Function of a STIM1 Homologue in C. elegans: Evidence that Store-operated Ca2+ Entry Is Not Essential for Oscillatory Ca2+ Signaling and ER Ca2+ Homeostasis

Abstract

1,4,5-trisphosphate (IP3)-dependent Ca2+ signaling regulates gonad function, fertility, and rhythmic posterior body wall muscle contraction (pBoc) required for defecation in Caenorhabditis elegans. Store-operated Ca2+ entry (SOCE) is activated during endoplasmic reticulum (ER) Ca2+ store depletion and is believed to be an essential and ubiquitous component of Ca2+ signaling pathways.
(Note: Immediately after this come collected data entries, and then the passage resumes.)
**config.mk**
```make
export PLATFORM = sky130hd
export DESIGN_NAME = pl_dmem_arb
export DESIGN_NICKNAME = d
export VERILOG_FILES = /design/src/rtl/pl_dmem_arb.sv
export SDC_FILE = /design/constraint.sdc
export NUM_CORES = 1
export LEC_CHECK = 0
export BUFFER_PORTS_ARGS = -buffer_cell sky130_fd_sc_hd__buf_2
export CAP_MARGIN = 20
export CORE_MARGIN = 3
export CORE_UTILIZATION = 41
export CTS_BUF_LIST = sky130_fd_sc_hd__clkbuf_8
export DETAILED_ROUTE_END_ITERATION = 8
export GPL_ROUTABILITY_DRIVEN = 0
export PLACE_DENSITY = 0.95
export SETUP_SLACK_MARGIN = 0.05
export SYNTH_ARGS = -nofsm -noshare
export SYNTH_HDL_FRONTEND = slang
export SYNTH_SLANG_ARGS = --single-unit
export TNS_END_PERCENT = 5
```
**constraint.sdc**
```tcl
create_clock -name clk -period 2.45 [get_ports clk]
set_input_delay 0.245 -clock clk [delete_from_list [all_inputs] [get_ports clk]]
set_output_delay 0.245 -clock clk [all_outputs]
set_load 0.005 [all_outputs]
```
**src/rtl/pl_dmem_arb.sv**
```systemverilog
// rtl/pl_dmem_arb.sv - data memory arbiter between EX-stage pipeline and host port; optional starvation guard via PL_DMEM_ARB_STARVE_GUARD_EN
module pl_dmem_arb #(
    parameter int NUM_DOMAINS = 1,
    parameter int ADDR_WID    = 16,
    parameter int STARVE_LIM  = 4
) (
    input  logic                     clk,
    input  logic                     reset,
    input  logic                     pl_st_en,
    input  logic                     pl_ld_en,
    input  logic                     pl_inval,
    input  logic [ADDR_WID-1:0]      pl_wr_addr,
    input  logic [ADDR_WID-1:0]      pl_rd_addr,
    input  logic [NUM_DOMAINS*8-1:0] pl_wr_data,
    output logic                     pl_stall,
    input  logic                     host_req,
    input  logic                     host_we,
    input  logic [ADDR_WID-1:0]      host_addr,
    input  logic [NUM_DOMAINS*8-1:0] host_wdata,
    output logic                     host_gnt,
    output logic                     host_rvalid,
    output logic [NUM_DOMAINS*8-1:0] host_rdata,
    output logic                     mem_en,
    output logic                     mem_we,
    output logic [ADDR_WID-1:0]      mem_addr,
    output logic [NUM_DOMAINS*8-1:0] mem_wdata,
    input  logic [NUM_DOMAINS*8-1:0] mem_rdata
);

    localparam int DW = NUM_DOMAINS * 8;

    typedef enum logic [1:0] {
        OWN_IDLE  = 2'd0,
        OWN_PL    = 2'd1,
        OWN_HOST  = 2'd2,
        OWN_FORCE = 2'd3
    } owner_t;

    owner_t          owner_c;
    owner_t          owner_q;
    logic            host_rd_q;
    logic [DW-1:0]   rdata_q;
    logic            pl_req;
    logic            force_host;

    if (STARVE_LIM < 1 || STARVE_LIM > 15) begin : g_bad_lim
        $error("pl_dmem_arb: STARVE_LIM must be within 1..15");
    end

    // An invalidated EX instruction must not touch memory.
    assign pl_req = (pl_st_en | pl_ld_en) & ~pl_inval;

`ifdef PL_DMEM_ARB_STARVE_GUARD_EN
    localparam logic [3:0] LIM = 4'(STARVE_LIM);
    logic [3:0] starve_cnt;

    // Count consecutive cycles the host loses to the pipeline; saturate at the limit.
    always_ff @(posedge clk) begin
        if (!reset) begin
            starve_cnt <= 4'd0;
        end else if (!host_req || host_gnt) begin
            starve_cnt <= 4'd0;
        end else if (owner_c == OWN_PL && starve_cnt != LIM) begin
            starve_cnt <= starve_cnt + 4'd1;
        end
    end

    assign force_host = (starve_cnt == LIM);
    assign pl_stall   = (owner_c == OWN_FORCE) & pl_req;
`else
    assign force_host = 1'b0;
    assign pl_stall   = 1'b0;
`endif

    // Owner selection: forced host first, then pipeline, then host; idle in reset.
    always_comb begin
        owner_c = OWN_IDLE;
        if (!reset) begin
            owner_c = OWN_IDLE;
        end else if (force_host && host_req) begin
            owner_c = OWN_FORCE;
        end else if (pl_req) begin
            owner_c = OWN_PL;
        end else if (host_req) begin
            owner_c = OWN_HOST;
        end
    end

    // Steer the owner's request onto the memory port; a store wins over a simultaneous load.
    always_comb begin
        mem_en    = 1'b0;
        mem_we    = 1'b0;
        mem_addr  = '0;
        mem_wdata = '0;
        case (owner_c)
            OWN_PL: begin
                mem_en    = 1'b1;
                mem_we    = pl_st_en;
                mem_addr  = pl_st_en ? pl_wr_addr : pl_rd_addr;
                mem_wdata = pl_st_en ? pl_wr_data : '0;
            end
            OWN_HOST, OWN_FORCE: begin
                mem_en    = 1'b1;
                mem_we    = host_we;
                mem_addr  = host_addr;
                mem_wdata = host_wdata;
            end
            default: begin
                mem_en    = 1'b0;
            end
        endcase
    end

    assign host_gnt = (owner_c == OWN_HOST) || (owner_c == OWN_FORCE);

    // Read data arrives from the RAM the cycle after the grant; reset drops it.
    assign host_rvalid = reset & host_rd_q & ((owner_q == OWN_HOST) || (owner_q == OWN_FORCE));
    assign host_rdata  = host_rvalid ? mem_rdata : rdata_q;

    // Record last cycle's owner and hold the most recent host read data.
    always_ff @(posedge clk) begin
        if (!reset) begin
            owner_q   <= OWN_IDLE;
            host_rd_q <= 1'b0;
            rdata_q   <= '0;
        end else begin
            owner_q   <= owner_c;
            host_rd_q <= host_gnt & ~host_we;
            if (host_rvalid) begin
                rdata_q <= mem_rdata;
            end
        end
    end

endmodule
```
## Yosys cells after proc, flatten, opt, wreduce, memory -nomap -nowiden

Index checks and enable logic that the tools add are counted.

| cells by class | value |
|---|---|
| shift-type cells | 0 |
| mux-type cells | 10 |
| equality and inequality tests | 5 |
| divide/modulo/power cells | 0 |
| bitwise gates (word level) | 7 |
| reduce and logical (&&, ||, !) cells | 4 |
| magnitude comparators | 0 |
| $mul | 0 |
| add/sub/neg operators | 0 |

Operator list:

| cell | count |
|---|---|
| 16-bit case mux with 2 select lines | 1 |
| 16-bit 2-to-1 mux | 1 |
| 8-bit 2-to-1 mux | 2 |
| 8-bit case mux with 2 select lines | 1 |
| 2-bit equality test, second input constant | 4 |
| 2-bit 2-to-1 mux | 3 |
| 1-bit AND | 4 |
| 3-bit OR reduction | 1 |
| 2-bit by 1-bit equality test with 1-bit output, second input constant | 1 |
| 1-bit logical OR | 2 |
| 1-bit inverter | 2 |
| 1-bit case mux with 2 select lines | 1 |
| 2-bit OR reduction | 1 |
| 1-bit 2-to-1 mux | 1 |
| 1-bit OR | 1 |

| word-level totals | value |
|---|---|
| output and inout bits | 37 |
| memories | 0 |
| bits in read-only memories | 0 |
| logic and storage cells | 29 |
| memory bits (writable) | 0 |
| flip-flop bits (word level) | 11 |
| bits in latches | 0 |

## Depth between registers and ports, before layout

Gate-level depths: netlist of the first run.

| logic depth | value |
|---|---|
| depth after elaboration | 7 |
| depth in mapped cells | 4 |
| depth with buffers taken out | 2 |

## Worst setup path after synthesis of the first run

OpenSTA, ideal clock, no wires.

| timing | value |
|---|---|
| path type | input -> output |
| start point | in host_req |
| end point | out mem_wdata[0] |
| slack | 1.271 ns |
| stages | 4 |
| required time | 2.205 ns |
| data arrival time | 0.934 ns |
| cell sequence | buf_2 -> and2_1 -> buf_2 -> a32o_1 |

| on the way | value |
|---|---|
| word-level cells in the longest chain between the ends | 6 |
| elaborated cells between the ends (all ways) | 8 |

Ends and longest elaborated chain:

| element | RTL line | source |
|---|---|---|
| start, declared | 16 | `input logic host_req,` |
| 2-bit 2-to-1 mux (*) | 84 | `end else if (host_req) begin` |
| 2-bit 2-to-1 mux (*) | 82 | `end else if (pl_req) begin` |
| 2-bit 2-to-1 mux (*) | 78 | `if (!reset) begin` |
| 2-bit equality test | 95 | `case (owner_c)` |
| 2-bit OR reduction | 95 |  |
| 8-bit case mux with 2 select lines (*) | 95 |  |
| end, declared | 26 | `output logic [NUM_DOMAINS*8-1:0] mem_wdata,` |

Mark *: on every way between the ends. The rest lies on a longest branch, timed or not.

## Final worst setup path of the first run

| timing | value |
|---|---|
| start point | in reset |
| end point | out mem_addr[6] |

| on the way | value |
|---|---|
| word-level cells in the longest chain between the ends | 4 |
| elaborated cells between the ends (all ways) | 6 |

Ends and longest elaborated chain:

| element | RTL line | source |
|---|---|---|
| start, declared | 8 | `input logic reset,` |
| 2-bit 2-to-1 mux (*) | 78 |  |
| 2-bit equality test | 95 |  |
| 2-bit OR reduction | 95 |  |
| 16-bit case mux with 2 select lines (*) | 95 |  |
| end, declared | 25 | `output logic [ADDR_WID-1:0] mem_addr,` |

Marked as above.

==> results.md, run 1 <==
| Item | This run | Unit |
|:---|:---|:---|
| Quantity of I/O buffers inserted on ports | 114 | - |
| Setup TNS after final layout | 0 | ns |
| Die Area | 0.00373 | mm2 |
| First-pass GRT wire length | 5710 | um |
| CP Data Arrival Time | 1.65 | ns |
| Via count | 1462 | - |
| Final Hold Vio Count | 0 | - |
| Cell with the largest stage delay on the worst path | nand2b_1 | - |
| Number of I/O pins | 116 | - |
| Family with the most delay on the worst path | simple AND/OR/NAND/NOR gates | - |
| Register-to-register path setup slack | 1.34 | ns |
| Initial Utilization | 44.0 | % |
| Gates resized, CTS repair | 0 | - |
| Max FO, Critical Path | 18 | - |
| Endpoint of the lowest-slack register-to-register path | rdata_q[6] | - |
| Clock sink count | 10 | - |
| Category of the worst setup path capture point | primary output | - |
| Headroom to the max-slew limit | 44.0 | % |
| Combined area of all synthesized cells | 0.00124 | mm2 |
| Area growth from synthesis to final layout | 44.1 | % |
| Cell repeated most along the worst path | buf_2 | - |
| Maximum number of pins on one net before global-route repair | 19 | - |
| Buffer and inverter count on the worst path | 2 | - |
| Number of vias per cell after detailed routing | 5.52 | - |
| RSZ-0062 raised after global routing | no | - |
| Core Box Area | 0.00283 | mm2 |
| Ordered cell list for the critical path | buf_2, nand2b_1, o32ai_1, buf_2 | - |
| Max-slew violation count | 0 | - |
| Setup Skew | 0.00105 | ns |
| Req. time, crit path | 2.20 | ns |
| Top library cells by usage in the layout, fill and taps aside | buf_2, mux2i_1, nand3_1 | - |
| Worst-path clk slew | 0.05 | ns |
| Worst-margin pin slew | 0.840 | ns |
| Number of DRC markers after the initial detailed-route iteration | 72 | - |
| Total Routing Usage GR | 19.9 | % |
| Total DRC errors in the routed layout | 0 | - |
| Longest Clk Path Bufs | 2 | - |
| Final worst path period share | 77.2 | % |
| Time the worst path needs with I/O delays and setup | 1.89 | ns |
| Warnings, synthesis | 0 | - |
| Clk_lat worst skew | 0.23 | ns |
| Global-route congestion overflow total | 0 | - |
| Mapped Nets | 209 | - |
| Pre-antenna DRT Iters | 4 | - |
| Cell Pwr Density | 326 | mW/mm2 |
| Clock tree from TritonCTS | done | - |
| Horiz. Die Dim | 61.1 | um |
| Result of the run | finished clean | - |
| Total design power | 0.000583 | W |
| Cell count after synthesis | 130 | - |
| Number of CTS-inserted buffers | 3 | - |
| Min-delay src | host_we | - |
| Average wire per cell in the routed design | 14.6 | um |
| Detailed-route wire length | 3860 | um |
| Via count of the first global-routing pass | 1456 | - |
| Die boundary height | 61.1 | um |
| Final core utilization | 63.3 | % |
| Final-report setup violation count | 0 | - |
| Fraction of layout instances using a drive strength above 1 | 61.1 | % |
| Register bit count reported by yosys | 10 | - |
| Most common library cell in the layout ignoring fill and taps | buf_2 | - |
| Start of the worst register-to-register path | owner_q[1] | - |
| Maximum capacitance violations | 0 | - |
| Startpoint type of the worst setup path | input pin | - |
| Maximum vdd drop | 0.000174 | V |
| Total of hold buffers inserted after clock tree synthesis | 0 | - |
| Residual antenna-violating net count after detailed routing | 0 | - |
| Number of antenna violations at the first check in global routing | 0 | - |
| Total number of nets in the final design | 314 | - |
| Destination of the worst hold path | host_rd_q | - |
| Critical path's largest stage delay | 0.50 | ns |
| Crit Path Category | in -> out | - |
| HPWL after detailed placement | 2970 | um |
| Number of setup buffers added after CTS | 0 | - |
| Upper clock frequency limit | 529 | MHz |
| Root Buffer | clkbuf_8 | - |
| Leak | 0.965 | nW |
| Worst-case reg-to-reg path depth | 2 | - |
| Antenna cells | 0 | - |
| Number of stages on the worst hold path | 2 | - |
| Number of H-tree branching levels | 1 | - |
| Standard-cell row count | 19 | - |
| Number of unique standard cell types used by synthesis | 29 | - |
| Sequential-to-total area share from yosys stat | 16.1 | % |
| Synth Area per Inst | 9.57 | um2 |
| Worst hold-check path type | in -> reg | - |
metrics by stage:
step	setup slack [ns]	cells	hold WS, ns	cell area [um2]
after floorplan	1.27	130	0.324	1240
final	0.559	265	0.193	1790
after CTS	0.543	265	0.186	1790
after global placement	0.600	261	0.433	1740
after detailed placement	0.543	261	0.434	1740
after global routing	0.408	265	0.208	1790
report_power, final:
| group | switching [W] | internal [W] | leakage (nW) |
|---|---|---|---|
| clock | 0.0000604 | 0.000141 | 0.0288 |
| sequential | 0.00000574 | 0.000165 | 0.0809 |
| combinational | 0.000100 | 0.000111 | 0.855 |
synth_stat cells (all sizes together):
cell,number,share of area (%)
dfxtp,10,16
conb,1,0.30
and3b,1,0.70
nand2,1,0.30
buf,16,11
mux2i,16,13
o21ai,1,0.40
o32ai,16,17
nor3,1,0.40
nand3,17,7.8
a32o,8,6.4
inv,1,0.30
nand2b,1,0.50
clkbuf,1,0.40
nor2,3,1.5
o21ba,1,0.80
mux2,8,7.2
a21boi,8,4.8
and3,8,4.0
and2,1,0.50
o21bai,1,0.91
o21a,8,4.8
a31o,1,0.70
worst register-to-register path, cell delays in order (launching register included):
cell      delay, ns
dfxtp_1        0.62
a21boi_0       0.19
o21a_1         0.20
registers in the layout (all words and copies together), names as in the netlist:
signal,count
host_rd_q,1
rdata_q,8
owner_q,1
final cells by class:
| class | instances | area [um2] |
|---|---|---|
| Clock buffer | 4 | 55.1 |
| Fill cell | 238 | 1040 |
| Inverter | 1 | 3.75 |
| Multi-Input combinational cell | 102 | 901 |
| Sequential cell | 10 | 200 |
| Tap cell | 31 | 38.8 |
| Timing Repair Buffer | 117 | 593 |
kinds of logic (layout without fill, tap and decap cells):
| group | count (synthesis) | in the layout | synth area share [%] |
|---|---|---|---|
| compound gates | 44 | 44 | 36.2 |
| simple gates | 33 | 33 | 15.8 |
| mux | 24 | 24 | 20.1 |
| buf+inv | 18 | 122 | 11.5 |
| flops | 10 | 10 | 16.1 |
| other cells | 1 | 1 | 0.302 |
how the worst max path moves through the flow:
stage,cells after the start,endpoint,from,slack [ns]
2_1_floorplan,4,mem_wdata[0],host_req,1.27
3_3_place_gp,4,mem_addr[6],reset,0.60
3_5_place_dp,4,mem_addr[6],reset,0.54
4_1_cts,4,mem_addr[6],reset,0.54
5_1_grt,4,mem_addr[7],reset,0.41
6_report,4,mem_addr[6],reset,0.56
per-layer routing:
layer | up-vias | GRT usage (%) | wire (um)
li1 | 728 | - | -
met1 | 656 | 20.8 | 1460
met2 | 70 | 38.4 | 2030
met3 | 8 | 3.35 | 311
met4 | 0 | 8.67 | 53
met5 | - | 0 | 0
Power figures use the tool's default switching activity.
==> run 2: changes to the inputs <==
--- a/config.mk
+++ b/config.mk
@@ -8,11 +8,11 @@
 export BUFFER_PORTS_ARGS = -buffer_cell sky130_fd_sc_hd__buf_2
 export CAP_MARGIN = 20
 export CORE_MARGIN = 3
-export CORE_UTILIZATION = 41
+export CORE_UTILIZATION = 34
 export CTS_BUF_LIST = sky130_fd_sc_hd__clkbuf_8
 export DETAILED_ROUTE_END_ITERATION = 8
 export GPL_ROUTABILITY_DRIVEN = 0
-export PLACE_DENSITY = 0.95
+export PLACE_DENSITY = 0.9
 export SETUP_SLACK_MARGIN = 0.05
 export SYNTH_ARGS = -nofsm -noshare
 export SYNTH_HDL_FRONTEND = slang
==> constraint.sdc (replaced) <==
create_clock -name clk -period 1.65 [get_ports clk]
set_input_delay 0.165 -clock clk [delete_from_list [all_inputs] [get_ports clk]]
set_output_delay 0.165 -clock clk [all_outputs]
set_load 0.005 [all_outputs]
==> run 2 against run 1 <==
Critical path depth decreased by 1. Sequential cell count unchanged. Routed wire length decreased by 1.5%. First-iteration DRC count decreased by 42%. Setup slack got worse by 0.27 ns. Clock skew increased by 0.0016 ns. Critical path type is now reg -> out. Largest power group unchanged.
==> results.md, run 2 (synthesized netlist as in run 1, its figures left out) <==
| Item | This run | Unit | Delta |
|:---|:---|:---|:---|
| Result of the run | finished clean | - |  |
| Final-report setup violation count | 0 | - | unchanged |
| Category of the worst setup path capture point | primary output | - |  |
| Maximum vdd drop | 0.000287 | V | +64% |
| Headroom to the max-slew limit | 65.7 | % | +22 points |
| Max-slew violation count | 0 | - | unchanged |
| Initial Utilization | 36.1 | % | -7.8 points |
| Post-route design area | 0.00185 | mm2 | +3.1% |
| Number of CTS-inserted buffers | 3 | - | unchanged |
| Clock tree from TritonCTS | done | - |  |
| HPWL after detailed placement | 3050 | um | +2.7% |
| Maximum capacitance violations | 0 | - | unchanged |
| First-pass GRT wire length | 5870 | um | +2.7% |
| Residual antenna-violating net count after detailed routing | 0 | - | unchanged |
| Worst hold-check path type | in -> reg | - |  |
| Number of DRC markers after the initial detailed-route iteration | 42 | - | -42% |
| Number of setup buffers added after CTS | 0 | - | unchanged |
| Average wire per cell in the routed design | 13.3 | um | -8.4% |
| Die Area | 0.00442 | mm2 | +18% |
| Longest Clk Path Bufs | 2 | - | unchanged |
| Fraction of layout instances using a drive strength above 1 | 61.9 | % | +0.81 points |
| Setup Skew | 0.00270 | ns | +0.00165 ns |
| Cell Pwr Density | 477 | mW/mm2 | +47% |
| CP Data Arrival Time | 1.20 | ns | -0.45 ns |
| Startpoint type of the worst setup path | flip-flop | - |  |
| Gates resized, CTS repair | 0 | - | unchanged |
| Max FO, Critical Path | 9 | - | -9 |
| Clock sink count | 10 | - | unchanged |
| Worst-path clk slew | 0.05 | ns | about the same |
| Crit Path Category | reg -> out | - |  |
| Req. time, crit path | 1.48 | ns | -0.72 ns |
| Sequential cell area | 200 | um2 | unchanged |
| Most common library cell in the layout ignoring fill and taps | buf_2 | - |  |
| Routed metal-1 wirelength | 1480 | um | +1.4% |
| Wire length on met2 | 1940 | um | -4.5% |
| DR top layer | met4 | - |  |
| Via count | 1499 | - | +2.5% |
| Number of antenna violations at the first check in global routing | 0 | - | unchanged |
| Detail Route met3 WL | 341 | um | +9.6% |
| Upper clock frequency limit | 734 | MHz |  |
| Post-DP Area | 0.00179 | mm2 | +3.2% |
| Time the worst path needs with I/O delays and setup | 1.36 | ns |  |
| Core Box Area | 0.00344 | mm2 | +22% |
| Total of hold buffers inserted after clock tree synthesis | 0 | - | unchanged |
| Antenna cells | 0 | - | unchanged |
| Number of I/O pins | 116 | - | unchanged |
| Final worst path period share | 82.6 | % |  |
| Via count of the first global-routing pass | 1391 | - | -4.5% |
| Largest reg by FF count | rdata_q | - |  |
| Total area of multi-input combinational cells | 901 | um2 | unchanged |
| Total DRC errors in the routed layout | 0 | - | unchanged |
| Leak | 0.990 | nW | +2.6% |
| Horiz. Die Dim | 66.5 | um | +8.8% |
| Total number of nets in the final design | 319 | - | +1.6% |
| Ordered cell list for the critical path | nand3_4, mux2_2, buf_2 | - |  |
| Number of H-tree branching levels | 1 | - | unchanged |
| Pre-antenna DRT Iters | 4 | - | unchanged |
| Setup TNS after final layout | 0 | ns | unchanged |
| Layout filler cell count | 335 | - | +41% |
| RSZ-0062 raised after global routing | no | - |  |
| Maximum number of pins on one net before global-route repair | 20 | - | +1 |
| Final Hold Vio Count | 0 | - | unchanged |
| Standard-cell row count | 21 | - | +2 |
| Cell with the largest stage delay on the worst path | mux2_2 | - |  |
| Die boundary height | 66.5 | um | +8.8% |
| Critical path's largest stage delay | 0.35 | ns | -0.15 ns |
| Detailed-route wire length | 3800 | um | -1.5% |
| Global-route congestion overflow total | 0 | - | unchanged |
| Largest registers ranked by flip-flop count | rdata_q (8), host_rd_q (1), owner_q (1) | - |  |
| Top library cells by usage in the layout, fill and taps aside | buf_2, mux2i_1, nand3_1 | - |  |
| Total Routing Usage GR | 16.6 | % | -3.3 points |
| Root Buffer | clkbuf_8 | - |  |
| Quantity of I/O buffers inserted on ports | 114 | - | unchanged |
| Worst-margin pin slew | 0.513 | ns | -0.327 ns |
| Number of vias per cell after detailed routing | 5.26 | - | -4.7% |
| Area growth from synthesis to final layout | 48.6 | % |  |
| Clk_lat worst skew | 0.24 | ns | about the same |
| Max reg flops | 8 | - | unchanged |
-- run 2: cell count changes in the layout (fill, tap and decap cells not counted), sizes merged --
cell	before	now
buf	117	122
-- run 2: area by class of cell --
type                            count  area share (%)
Multi-Input combinational cell    102            48.7
Clock buffer                        4            2.98
Inverter                            1           0.203
Tap cell                           46            3.11
Timing Repair Buffer              122            34.1
Sequential cell                    10            10.8
-- run 2: power by group --
| part | leakage [nW] | switching (W) | internal (W) | total [W] |
|---|---|---|---|---|
| Sequential | 0.0809 | 0.00000238 | 0.000245 | 0.000248 |
| Combinational | 0.880 | 0.000154 | 0.000172 | 0.000326 |
| Clock | 0.0288 | 0.0000982 | 0.000210 | 0.000308 |
| Total | 0.990 | 0.000255 | 0.000627 | 0.000882 |
-- run 2: routing by layer --
layer	global-route usage [%]	vias to the layer above
met5	0	-
met4	4.31	0
met3	2.87	4
met2	32.0	73
met1	18.3	684
li1	-	738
SOCE is thought to function to refill Ca2+ stores and modulate Ca2+ signals. Recently, stromal interaction molecule 1 (STIM1) was identified as a putative ER Ca2+ sensor that regulates SOCE. We cloned a full-length C. elegans stim-1 cDNA that encodes a 530–amino acid protein with ∼21% sequence identity to human STIM1. Green fluorescent protein (GFP)–tagged STIM-1 is expressed in the intestine, gonad sheath cells, and spermatheca. Knockdown of stim-1 expression by RNA interference (RNAi) causes sterility due to loss of sheath cell and spermatheca contractile activity required for ovulation. Transgenic worms expressing a STIM-1 EF-hand mutant that constitutively activates SOCE in Drosophila and mammalian cells are sterile and exhibit severe pBoc arrhythmia. stim-1 RNAi dramatically reduces STIM-1∷GFP expression, suppresses the EF-hand mutation–induced pBoc arrhythmia, and inhibits intestinal store-operated Ca2+ (SOC) channels. However, stim-1 RNAi surprisingly has no effect on pBoc rhythm, which is controlled by intestinal oscillatory Ca2+ signaling, in wild type and IP3 signaling mutant worms, and has no effect on intestinal Ca2+ oscillations and waves. Depletion of intestinal Ca2+ stores by RNAi knockdown of the ER Ca2+ pump triggers the ER unfolded protein response (UPR). In contrast, stim-1 RNAi fails to induce the UPR. Our studies provide the first detailed characterization of STIM-1 function in an intact animal and suggest that SOCE is not essential for certain oscillatory Ca2+ signaling processes and for maintenance of store Ca2+ levels in C. elegans. These findings raise interesting and important questions regarding the function of SOCE and SOC channels under normal and pathophysiological conditions.